There’s no doubt you’ve seen it: CBD is everywhere. And, after all, why not? Millions of users and some scientific evidence have indicated that CBD has a potential to help users with a wide variety of physical and mental challenges. This has driven the compound to all new heights of popularity, with revenue estimates guessing that CBD will generate $1 billion by the end of 2020 before growing to an astonishing $20 billion in 2024.
The popularity of CBD is partially a result of changing government laws. Governments across the world have come to the appropriate conclusion that CBD is not marijuana – while they both come from the cannabis plant, CBD lacks the THC (tetrahydrocannabinol, which is the chemical component of marijuana which results in the “high” feelings) concentrations to result in intoxication. As a result, many governments have changed their laws and regulations surrounding CBD.
One such example is the country of Peru.
Is CBD Oil Allowed In Peru?
Yes, CBD oil is legal in Peru. Peru never explicitly ruled that the drug was illegal for commercial purposes, and as recently as 2018, the country was awarding approvals for companies to market the compound in the country. For example, in November 2018, Khiron Life Sciences announced that they had received approval to market four CBD products in the country, including cosmetic CBD.
Furthermore, new regulations in 2019 gave further clarity to Peru’s emerging CBD market, ensuring it’s growth and stability in the years to come. These regulations set forth the procedures for farming, marketing and the sale of medical marijuana.
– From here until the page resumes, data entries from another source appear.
$ cat src/rtl/pc_seq_pkg.sv
// Shared types and defaults for the fetch sequencer in front of the pc unit.
// The optional performance counters are enabled with the PC_SEQ_PERF_EN macro.
package pc_seq_pkg;

    typedef enum logic [1:0] {
        BOOT  = 2'd0,
        FETCH = 2'd1,
        HALT  = 2'd2
    } seq_state_t;

    localparam logic [31:0] DEFAULT_RESET_VEC = 32'h0000_0000;
    localparam logic [31:0] DEFAULT_TRAP_VEC  = 32'h0000_0100;
    localparam int          DEFAULT_INC_BY    = 4;

    // A target is misaligned when any bit below the stride is set.
    function automatic logic isMisaligned(input logic [31:0] addr, input logic [31:0] mask);
        return (addr & mask) != 32'd0;
    endfunction

endpackage

$ cat src/rtl/pc_seq_perf.sv
// Saturating event counters for the fetch sequencer: completed fetch
// handshakes and redirect (flush) cycles. Only built with PC_SEQ_PERF_EN.
module pc_seq_perf (
    input  logic        clk_i,
    input  logic        rst_i,
    input  logic        fetch_done_i,
    input  logic        redirect_i,
    output logic [31:0] fetch_cnt_o,
    output logic [31:0] redir_cnt_o
);

    logic [31:0] r_fetchCnt;
    logic [31:0] r_redirCnt;

    // Count completed fetch handshakes, sticking at all-ones.
    always_ff @(posedge clk_i or posedge rst_i) begin
        if (rst_i) begin
            r_fetchCnt <= 32'd0;
        end else if (fetch_done_i && (r_fetchCnt != 32'hFFFF_FFFF)) begin
            r_fetchCnt <= r_fetchCnt + 32'd1;
        end
    end

    // Count cycles that squash the in-flight fetch, sticking at all-ones.
    always_ff @(posedge clk_i or posedge rst_i) begin
        if (rst_i) begin
            r_redirCnt <= 32'd0;
        end else if (redirect_i && (r_redirCnt != 32'hFFFF_FFFF)) begin
            r_redirCnt <= r_redirCnt + 32'd1;
        end
    end

    assign fetch_cnt_o = r_fetchCnt;
    assign redir_cnt_o = r_redirCnt;

endmodule

$ cat src/rtl/pc_seq_ctrl.sv
// Fetch sequencer: the only driver of the pc unit's enable/load controls.
// Each cycle it holds, increments or loads the PC, arbitrating exception and
// branch redirects against sequential fetch, trapping misaligned branch
// targets, and supporting halt/wake. Define PC_SEQ_PERF_EN to add the
// fetch/redirect counters.
module pc_seq_ctrl
    import pc_seq_pkg::*;
#(
    parameter logic [31:0] RESET_VEC = DEFAULT_RESET_VEC,
    parameter logic [31:0] TRAP_VEC  = DEFAULT_TRAP_VEC,
    parameter int          INC_BY    = DEFAULT_INC_BY
) (
    input  logic        clk_i,
    input  logic        rst_i,
    input  logic [31:0] pc_i,
    input  logic        br_req_i,
    input  logic [31:0] br_tgt_i,
    input  logic        exc_req_i,
    input  logic        halt_i,
    input  logic        imem_rdy_i,
    output logic        imem_req_o,
    output logic [31:0] imem_addr_o,
    output logic        pc_en_o,
    output logic        pc_ld_o,
    output logic [31:0] pc_ld_val_o,
    output logic        flush_o,
`ifdef PC_SEQ_PERF_EN
    output logic        misalign_o,
    output logic [31:0] fetch_cnt_o,
    output logic [31:0] redir_cnt_o
`else
    output logic        misalign_o
`endif
);

    // Mask form of the low-bit alignment check; also valid when INC_BY is 1.
    localparam logic [31:0] ALIGN_MASK = 32'(INC_BY - 1);

    seq_state_t  r_state;
    seq_state_t  w_nextState;
    logic        w_req;
    logic        w_en;
    logic        w_ld;
    logic [31:0] w_ldVal;
    logic        w_flush;
    logic        w_misalign;

    // State register; reset always restarts from the boot load.
    always_ff @(posedge clk_i or posedge rst_i) begin
        if (rst_i) begin
            r_state <= BOOT;
        end else begin
            r_state <= w_nextState;
        end
    end

    // Next state and the per-cycle hold/increment/load decision.
    always_comb begin
        w_nextState = r_state;
        w_req       = 1'b0;
        w_en        = 1'b0;
        w_ld        = 1'b0;
        w_ldVal     = 32'd0;
        w_flush     = 1'b0;
        w_misalign  = 1'b0;
        unique case (r_state)
            BOOT: begin
                w_en        = 1'b1;
                w_ld        = 1'b1;
                w_ldVal     = RESET_VEC;
                w_nextState = FETCH;
            end
            FETCH: begin
                if (exc_req_i) begin
                    w_en    = 1'b1;
                    w_ld    = 1'b1;
                    w_ldVal = TRAP_VEC;
                    w_flush = 1'b1;
                end else if (br_req_i && isMisaligned(br_tgt_i, ALIGN_MASK)) begin
                    w_en       = 1'b1;
                    w_ld       = 1'b1;
                    w_ldVal    = TRAP_VEC;
                    w_flush    = 1'b1;
                    w_misalign = 1'b1;
                end else if (br_req_i) begin
                    w_en    = 1'b1;
                    w_ld    = 1'b1;
                    w_ldVal = br_tgt_i;
                    w_flush = 1'b1;
                end else if (halt_i) begin
                    w_nextState = HALT;
                end else begin
                    w_req = 1'b1;
                    w_en  = imem_rdy_i;
                end
            end
            HALT: begin
                if (exc_req_i) begin
                    w_en        = 1'b1;
                    w_ld        = 1'b1;
                    w_ldVal     = TRAP_VEC;
                    w_flush     = 1'b1;
                    w_nextState = FETCH;
                end else if (!halt_i) begin
                    w_nextState = FETCH;
                end
            end
            default: begin
                w_nextState = BOOT;
            end
        endcase
    end

    assign imem_req_o  = w_req      & ~rst_i;
    assign imem_addr_o = rst_i ? 32'd0 : pc_i;
    assign pc_en_o     = w_en       & ~rst_i;
    assign pc_ld_o     = w_ld       & ~rst_i;
    assign pc_ld_val_o = rst_i ? 32'd0 : w_ldVal;
    assign flush_o     = w_flush    & ~rst_i;
    assign misalign_o  = w_misalign & ~rst_i;

`ifdef PC_SEQ_PERF_EN
    logic w_fetchDone;
    assign w_fetchDone = imem_req_o & imem_rdy_i;

    pc_seq_perf u_perf (
        .clk_i        (clk_i),
        .rst_i        (rst_i),
        .fetch_done_i (w_fetchDone),
        .redirect_i   (flush_o),
        .fetch_cnt_o  (fetch_cnt_o),
        .redir_cnt_o  (redir_cnt_o)
    );
`endif

endmodule
$ cat config.mk
export PLATFORM = sky130hd
export DESIGN_NAME = pc_seq_ctrl
export DESIGN_NICKNAME = d
export VERILOG_FILES = /design/src/rtl/pc_seq_pkg.sv /design/src/rtl/pc_seq_perf.sv /design/src/rtl/pc_seq_ctrl.sv
export SDC_FILE = /design/constraint.sdc
export NUM_CORES = 1
export LEC_CHECK = 0
export ABC_AREA = 1
export CAP_MARGIN = 20
export CORE_ASPECT_RATIO = 1.5
export CORE_MARGIN = 2
export CORE_UTILIZATION = 23
export CTS_CLUSTER_DIAMETER = 200
export DETAILED_ROUTE_END_ITERATION = 10
export GPL_TIMING_DRIVEN = 0
export PLACE_DENSITY = 0.82
export SYNTH_ARGS = -nofsm -noshare
export SYNTH_HDL_FRONTEND = slang
export SYNTH_SLANG_ARGS = --single-unit
$ cat constraint.sdc
create_clock -name clk_i -period 2.1 [get_ports clk_i]
set_input_delay 0.315 -clock clk_i [delete_from_list [all_inputs] [get_ports clk_i]]
set_output_delay 0.315 -clock clk_i [all_outputs]
set_load 0.1 [all_outputs]
==> flow_summary.json <==
{
  "status": "finished, violations left",
  "violations": "negative setup slack",
  "top_register": "r_state",
  "p_leak_nw": 1.597,
  "timing.rr.start": "r_state[0]",
  "cts_root_buffer": "clkbuf_8",
  "max_stage_delay_ns": 0.40,
  "r2r_slack_ns": 0.62,
  "crit_family": "buffers and inverters",
  "synth_edf_count": 0,
  "largest_register_ffs": 2,
  "final_core_util_pct": 85.90,
  "synth.distinct_cells": 25,
  "hold_path.class": "primary input to asynchronous set/reset pin",
  "postSynthCellCount": 153,
  "die_w_um": 54.75,
  "die-area_um2": 4386,
  "power.density_nw_per_um2": 664.9,
  "h-tree-depth": 1,
  "numCtsBuffers": 3,
  "fin_crit_sh_pct": 111.2,
  "yosys.cell_count.top_type": "inv_1",
  "synth_commonest_cells": "inv_1 (41), nor2_1 (34), nor3b_1 (19)",
  "drive_above_1_share_pct": 54.58,
  "path_max_fanout": 6,
  "fin_skew_ns": 0.002715,
  "synthesis.area_per_instance_um2": 5.806,
  "finalMaxSlewViolations": 0,
  "num_antenna_cells": 0,
  "core_region_area_um2": 3682,
  "grt_pass1_vias": 1663,
  "final_nets": 382,
  "antenna_left": 0,
  "critical_path_arrival_ns": 2.02,
  "yosys-top-cells-area": "inv_1 (17%), nor3b_1 (16%), nor2_1 (14%)",
  "tightest_slew_ns": 0.9908,
  "synth_top_area_cell": "inv_1",
  "grt_max_degree": 11,
  "reg2reg_to": "r_state[0]",
  "timing.final.ws_setup_ns": -0.2356,
  "min_period_ns": 2.336,
  "synth-seq-area-share_pct": 5.634,
  "drt-pass1-iter-count": 4,
  "worstPathCellList": "inv_2 -> ha_4 -> nand2_4 -> nor2_4 -> nand2_4 -> buf_12 -> buf_16 -> nor3b_4 -> buf_12",
  "start_util_pct": 24.13,
  "critPathRequiredTime_ns": 1.78,
  "place.gp.congestion": 0.7978,
  "num_rows": 27,
  "synth_top_area_share_pct": 17.32,
  "clkSinkCount": 2,
  "path_clk_slew_ns": 0.03,
  "die_h_um": 80.12,
  "pre_cts_ws_ns": -1.106,
  "vdd_ir_drop_max_uv": 650.9,
  "routed_wl_um": 6102,
  "cap_violations": 0,
  "fmax_ghz": 0.4282,
  "rsz0062_at_grt": "yes",
  "io_pins": 139,
  "drc_errors": 0,
  "fin_cells": 349,
  "clockBufferDepth": 2,
  "top_regs": "r_state (2)",
  "grtUsageTotal_pct": 26.25,
  "antenna_found_initial": 0,
  "synthArstFlopShare_pct": 100.0,
  "synth_flop_cell": "dfrtp_1",
  "synth_warnings": 0,
  "viasPerCell": 4.628,
  "clk_latency_ns": 0.21,
  "startpoint_type": "register",
  "wl_per_cell_um": 17.48,
  "cpMaxStageDelayCell": "dfrtp_1",
  "drt_iter0_markers": 51,
  "grt_overflow_total": 0,
  "finalSetupViolations": 29,
  "place_inst": 332,
  "grt_pass1_wl_um": 8438,
  "cts_tree": "yes",
  "netlist_area_um2": 888.4,
  "hold_viol": 0,
  "rr_worst_depth": 7,
  "area_growth_pct": 256.1,
  "crit_buf_inv": 4,
  "synth-seq-cells": 2,
  "dp.final_hpwl_um": 3721,
  "slew_headroom_pct": 34.21,
  "vias": 1615,
  "placement.io_buffers": 135,
  "p_total_mw": 2.103,
  "whs_ns": 0.5435,
  "path_class": "register to output pin",
  "end_kind": "output pin"
}
==> metrics by stage <==
step                      area [µm²]  setup TNS, ns
after floorplan                 1325         -7.593
after global placement          2730         -39.39
after detailed placement        2730         -40.53
after CTS                       3197         -3.404
after global routing            3163         -7.489
final                           3163         -5.485
==> how the worst max path moves through the flow <==
stage | startpoint | endpoint | slack [ns] | cells past startpoint
finish | r_state[0] | pc_ld_val_o[29] | -0.24 | 9
global route | r_state[0] | pc_ld_val_o[29] | -0.30 | 9
CTS | r_state[0] | pc_ld_val_o[18] | -0.16 | 9
detailed placement | br_req_i | pc_ld_val_o[28] | -1.11 | 5
global placement | br_req_i | pc_ld_val_o[29] | -1.06 | 5
floorplan | r_state[0] | pc_ld_val_o[21] | -0.38 | 8
==> cell usage in the layout, fill, tap and decap left out, types with 2 or more instances in the layout <==
master	count
a21oi_2	2
inv_1	39
clkbuf_2	30
nand3_1	4
buf_16	2
conb_1	2
buf_6	5
nor3b_4	29
nor2_2	31
inv_2	2
buf_12	35
clkdlybuf4s50_1	67
clkbuf_8	4
buf_4	11
dfrtp_1	2
nand2_4	2
nor3_4	2
clkbuf_1	3
nand2_1	10
nor2_1	3
ha_1	2
ha_4	2
or2_2	2
==> kinds of logic (layout without fill, tap and decap cells) <==
| logic type | Yosys count | in the layout | synth area share [%] |
|---|---|---|---|
| DFF | 2 | 2 | 5.634 |
| and+or+nand+nor | 86 | 86 | 57.89 |
| AOI/OAI and AO/OA | 6 | 6 | 3.943 |
| buffers and inverters | 54 | 206 | 26.48 |
| other | 1 | 2 | 0.4221 |
| adders and majority gates | 4 | 4 | 5.634 |
==> worst register-to-register path, stage by stage (launching register included) <==
cell	delay [ns]
dfrtp_1	0.41
buf_4	0.15
buf_4	0.13
ha_4	0.18
nand2_2	0.12
clkbuf_16	0.21
nand4_1	0.10
nand2_1	0.10
==> report_power, final <==
part	total, mW	leakage [nW]	switching (mW)	internal, mW
sequential	0.0749	0.0249	0.0175	0.0574
combinational	1.87	1.55	1.20	0.673
clock	0.153	0.0216	0.0318	0.121
==> per-layer routing <==
metal | GRT usage, % | wire length [µm] | vias up
met5 | 0 | 0 | -
met4 | 10.00 | 150 | 0
met3 | 10.04 | 679 | 16
met2 | 46.43 | 3330 | 112
met1 | 26.27 | 1941 | 730
li1 | - | - | 757
==> area by class of cell <==
| cell class | instances | area (µm²) |
|---|---|---|
| Timing Repair Buffer | 150 | 1705 |
| Tap cell | 43 | 53.80 |
| Multi-Input combinational cell | 98 | 1030 |
| Inverter | 42 | 158.9 |
| Sequential cell | 2 | 50.05 |
| Clock buffer | 3 | 41.29 |
| Fill cell | 198 | 519.2 |
| Buffer | 11 | 123.9 |
==> repair_timing <==
action                                  in CTS  in global routing
buffers inserted                             7                  5
resized for setup                          349                 71
hold buffers                                 1                  0
cloned                                       2                  0
pin swaps                                    8                  8
endpoints found under the setup margin      67                 65
hold endpoints to repair                     2                  0
Note: power is estimated with default switching activity, not from simulation.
The regulations were created with the input of private companies, including Plena Global Holdings, thus ensuring private sector input.
The regulations also created a registry of medical marijuana users and gave universities were the ability to ask for permission to research cannabis.
Medical Marijuana In Peru
Medical Marijuana has been legal in Peru since 2017. The effort was given a great deal of support as a result of the advocacy of Ana Alvarez. Alvarez’s son suffers from Lennox-Gastaut syndrome and a variety of other physical challenges; in response to her son’s illness, Alvarez formed Searching For Hope, a group dedicated to helping children like her son.
Alvarez ran a home lab which manufactured CBD Oil for other sick children, and the lab was raided by police. As a result, Alvarez lobbied Peru’s legislative body to legalize medical marijuana, and Peru did just that, allowing for the drug to be produced, imported and sold in the country.
Patient regulations came out about a year after the legislation passed. Conditions covered include neuropathic pain, chemotherapy after-effects, spasticity caused by multiple sclerosis and certain forms of pediatric epilepsy.